The vehicle, known as the RAC Intellibus, has been making trips along the South Perth Esplanade between the Old Mill and Sir James Michael Park, a distance of about three kilometres.
Anne Still, general manager of public policy for the RAC, said more than 2000 people had taken part in the trial so far.
"More than 6000 people have so far registered to be part of the trial which is an incredibly positive indication of the amount of interest there is in this technology and the possibilities it could bring for the State,” she said.
Still said Rottnest Island, Perth Airport, aged care facilities, hospitals, Kings Park and a service similar to CAT buses were areas and uses that were being suggested.
“WA is truly leading the way when it comes to testing autonomous vehicle technology. While this is the first trial of driverless technology in Australia, in terms of complexity it is also one of the most progressive shuttle trials in the world.
“So far, the RAC Intellibus has completed 357 trips and travelled 1050 kilometres, almost the distance from Perth to Coral Bay.
"The trial will continue at South Perth to allow more people to use, experience and share their views on the technology so we can continue to explore the future impact it will have on WA."
The first public trial of driverless vehicles was undertaken in Singapore, beginning in August last year.
The Intellibus is fully electric and uses light detection and ranging (LIDAR), stereovision cameras, GPS, odometry and autonomous emergency braking to detect and avoid obstacles, Still said.
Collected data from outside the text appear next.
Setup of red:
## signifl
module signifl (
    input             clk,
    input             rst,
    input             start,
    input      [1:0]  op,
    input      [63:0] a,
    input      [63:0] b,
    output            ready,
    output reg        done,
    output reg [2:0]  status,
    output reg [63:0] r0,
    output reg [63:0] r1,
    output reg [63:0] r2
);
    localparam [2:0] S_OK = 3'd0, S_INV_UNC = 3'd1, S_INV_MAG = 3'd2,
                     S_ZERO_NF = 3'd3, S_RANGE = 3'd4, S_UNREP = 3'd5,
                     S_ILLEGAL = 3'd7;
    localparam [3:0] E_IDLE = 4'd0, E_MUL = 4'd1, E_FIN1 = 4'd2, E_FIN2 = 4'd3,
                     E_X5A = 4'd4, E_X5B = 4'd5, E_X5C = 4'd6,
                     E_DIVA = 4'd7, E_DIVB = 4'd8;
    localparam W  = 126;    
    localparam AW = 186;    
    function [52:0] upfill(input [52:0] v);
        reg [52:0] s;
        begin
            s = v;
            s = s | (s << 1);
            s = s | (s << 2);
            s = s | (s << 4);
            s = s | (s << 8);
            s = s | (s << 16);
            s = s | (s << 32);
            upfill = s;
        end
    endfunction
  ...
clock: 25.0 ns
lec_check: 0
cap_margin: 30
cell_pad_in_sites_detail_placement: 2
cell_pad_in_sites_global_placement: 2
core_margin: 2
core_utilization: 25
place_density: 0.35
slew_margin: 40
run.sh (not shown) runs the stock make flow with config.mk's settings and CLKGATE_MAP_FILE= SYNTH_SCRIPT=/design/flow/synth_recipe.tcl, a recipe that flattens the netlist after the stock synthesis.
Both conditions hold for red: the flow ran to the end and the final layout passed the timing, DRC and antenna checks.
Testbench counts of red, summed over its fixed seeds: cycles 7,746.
From an optimization exercise on the open Yosys and OpenROAD flow, aimed at small area; shortcuts taken in it are not production practice.
The RTL was checked by simulation tests, not by an equivalence proof against the original design.
Power figures rest on the tool's default switching activity, not on a simulated workload.

Design pidmc, start of the top module:
module pidmc (
    input  wire        clk,
    input  wire        rst,         
    input  wire        start,
    input  wire        tick_fast,
    input  wire        tick_med,
    input  wire        tick_ctrl,
    input  wire        pulse,
    input  wire        ready,
    input  wire [15:0] adc,
    output wire [7:0]  duty,
    output wire        init_done,
    output wire        lcd_rs,
    output wire        lcd_rw,
    output wire        lcd_e,
    output wire [7:0]  lcd_d
);
    localparam [1:0] TS_IDLE = 2'd0, TS_SETUP = 2'd1, TS_EHI = 2'd2, TS_SETTLE = 2'd3;
    localparam [6:0] Q_TARGET = 7'd27, Q_PULSES = 7'd29, Q_CSEXIT = 7'd30,
                     Q_RETC = 7'd65, Q_DIVEND = 7'd99;
    localparam [2:0] S_SEL = 3'd0, S_HOME = 3'd1, S_HOMEW = 3'd2, S_LINE2 = 3'd3,
                     S_LINE2W = 3'd4, S_CHAR = 3'd5, S_CHARW = 3'd6, S_RETM = 3'd7;
    localparam [1:0] S_TICK = 2'd0, S_CMD = 2'd1, S_CMDW = 2'd2, S_RETF = 2'd3;
    function [6:0] template_char(input [4:0] i);
        template_char = {
            (i[0] & ~i[3]) | (~i[2] & ~i[3]) | (~i[1] & ~i[3]) | (~i[1] & ~i[2]),
            (i[1] & i[3]) | (~i[0] & i[1] & i[2]) | (i[2] & i[3]),
  ...
==> flow/config.mk <==
export PLATFORM = sky130hd
export DESIGN_NAME = pidmc
export DESIGN_NICKNAME = pidmc
export VERILOG_FILES = /design/flow/design.v
export SDC_FILE = /design/flow/constraint.sdc
export NUM_CORES = 4
export LEC_CHECK = 0
export CAP_MARGIN = 20
export CORE_MARGIN = 2
export CORE_UTILIZATION = 60
export SLEW_MARGIN = 20
==> flow/constraint.sdc <==
create_clock -name core_clock -period 100.0 [get_ports {clk}]
set_input_delay 20.0000 -clock core_clock [delete_from_list [all_inputs] [get_ports {clk}]]
set_output_delay 20.0000 -clock core_clock [all_outputs]
set_load 0.01 [all_outputs]
standard.sh (not shown) runs the stock make flow with config.mk's settings and CLKGATE_MAP_FILE= SYNTH_SCRIPT=/design/flow/synth_recipe.tcl, a recipe that flattens the netlist after the stock synthesis.
==> flow/flow/run.sh <==
#!/bin/bash
# Own layout flow:
#  1. the standard synthesis, unchanged;
#  2. an area re-mapping of its combinational logic by ABC: the flip-flops
#     and tie cells stay the same instances, names and cell types.  Two
#     chains of rounds are run from the standard netlist; in each round
#     every ABC script of the chain's list is applied to the current
#     netlist and the smallest result becomes the next round's input.  The
#     smallest netlist seen is used, and only if a formal equivalence check
#     against the standard netlist passes;
#  3. the standard layout, with the smallest buffer on the ports and a
#     clock tree of small clock buffers without dummy loads.
set -uo pipefail
R=orfs/results/sky130hd/pidmc/base
bash standard.sh synth > log_1_standard_synth.log 2>&1 || exit 1
cp $R/1_2_yosys.v std_synth.v
mkdir -p reopt
best_area=""
echo "re-mapping rounds" > reopt_status.txt

run_chain() {  # chain name, script list, number of rounds
  local chain=$1 list=$2 rounds=$3 round k S f a ra rb
  cp std_synth.v reopt/cur.v
  for round in $(seq 1 $rounds); do
    k=0
    while read -r S; do
      S=$(printf '%s' "$S" | sed 's/[&#\\]/\\&/g')
      sed -e "s#@SCRIPT@#$S#" -e "s#std_synth.v#reopt/cur.v#" \
          -e "s#reopt_after.txt#reopt/after_${chain}${round}_$k.txt#" \
          -e "s#reopt_before.txt#reopt/before_${chain}${round}_$k.txt#" \
          -e "s#reopt.v#reopt/net_${chain}${round}_$k.v#" flow/reopt.ys > reopt/r_${chain}${round}_$k.ys
      timeout 600 yosys -s reopt/r_${chain}${round}_$k.ys > reopt/log_yosys_${chain}${round}_$k.log 2>&1 &
      k=$((k+1))
      if (( k % 8 == 0 )); then wait; fi
    done < $list
    wait
    rb=""; ra=""
    for f in reopt/after_${chain}${round}_*.txt; do
      a=$(grep "Chip area" $f 2>/dev/null | awk '{print $NF}')
      [ -n "$a" ] || continue
      if [ -z "$ra" ] || awk "BEGIN{exit !($a < $ra)}"; then ra=$a; rb=${f#reopt/after_}; rb=${rb%.txt}; fi
    done
    [ -n "$rb" ] || break
    echo "chain $chain round $round: best $rb area $ra" >> reopt_status.txt
    cp reopt/net_$rb.v reopt/cur.v
    if [ -z "$best_area" ] || awk "BEGIN{exit !($ra < $best_area)}"; then
      best_area=$ra; cp reopt/net_$rb.v reopt.v
    fi
  done
}
run_chain a flow/abc_scripts_a.txt 12
run_chain b flow/abc_scripts_b.txt 12

echo "best area $best_area" >> reopt_status.txt
if [ -n "$best_area" ] && yosys -s flow/eq.ys > log_3_equiv_yosys.log 2>&1; then
  cp reopt.v $R/1_2_yosys.v
  echo "re-mapped netlist used" >> reopt_status.txt
else
  echo "re-mapping or equivalence failed; standard netlist used" >> reopt_status.txt
fi
rm -f $R/1_synth.odb $R/1_synth.sdc
export BUFFER_PORTS_ARGS="-buffer_cell sky130_fd_sc_hd__buf_1"
export CTS_ARGS="-sink_clustering_enable -repair_clock_nets -buf_list sky130_fd_sc_hd__clkbuf_4 -dont_use_dummy_load"
bash standard.sh finish > log_4_standard_layout.log 2>&1
Other scripts of this flow, unchanged in this note and not shown: flow/flow/abc_scripts_a.txt, flow/flow/abc_scripts_b.txt, flow/flow/eq.ys, flow/flow/reopt.ys
The starting point finished with timing, DRC and antenna clean.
“Importing the bus from France was a challenge in itself. All vehicles being imported must comply with the Australian Design Rules, for example ensuring it has a steering wheel on the right hand side rather than the left.
"The Intellibus has no steering wheel at all, or a driver’s seat, brake pads, pedals or an accelerator. We were bringing in something entirely new."
iTWire asked the RAC what safety measures existed in the event that the vehicle veered off course and whether there was a purpose in people undertaking the trial – like shopping or going to a park.
The organisation has not responded to these queries, as also to questions about what made the WA trial, as it claimed, unique; what the vehicles were seen as being primarily deployed for in the future; or how long the trials would have to go on before commercialisation could be considered.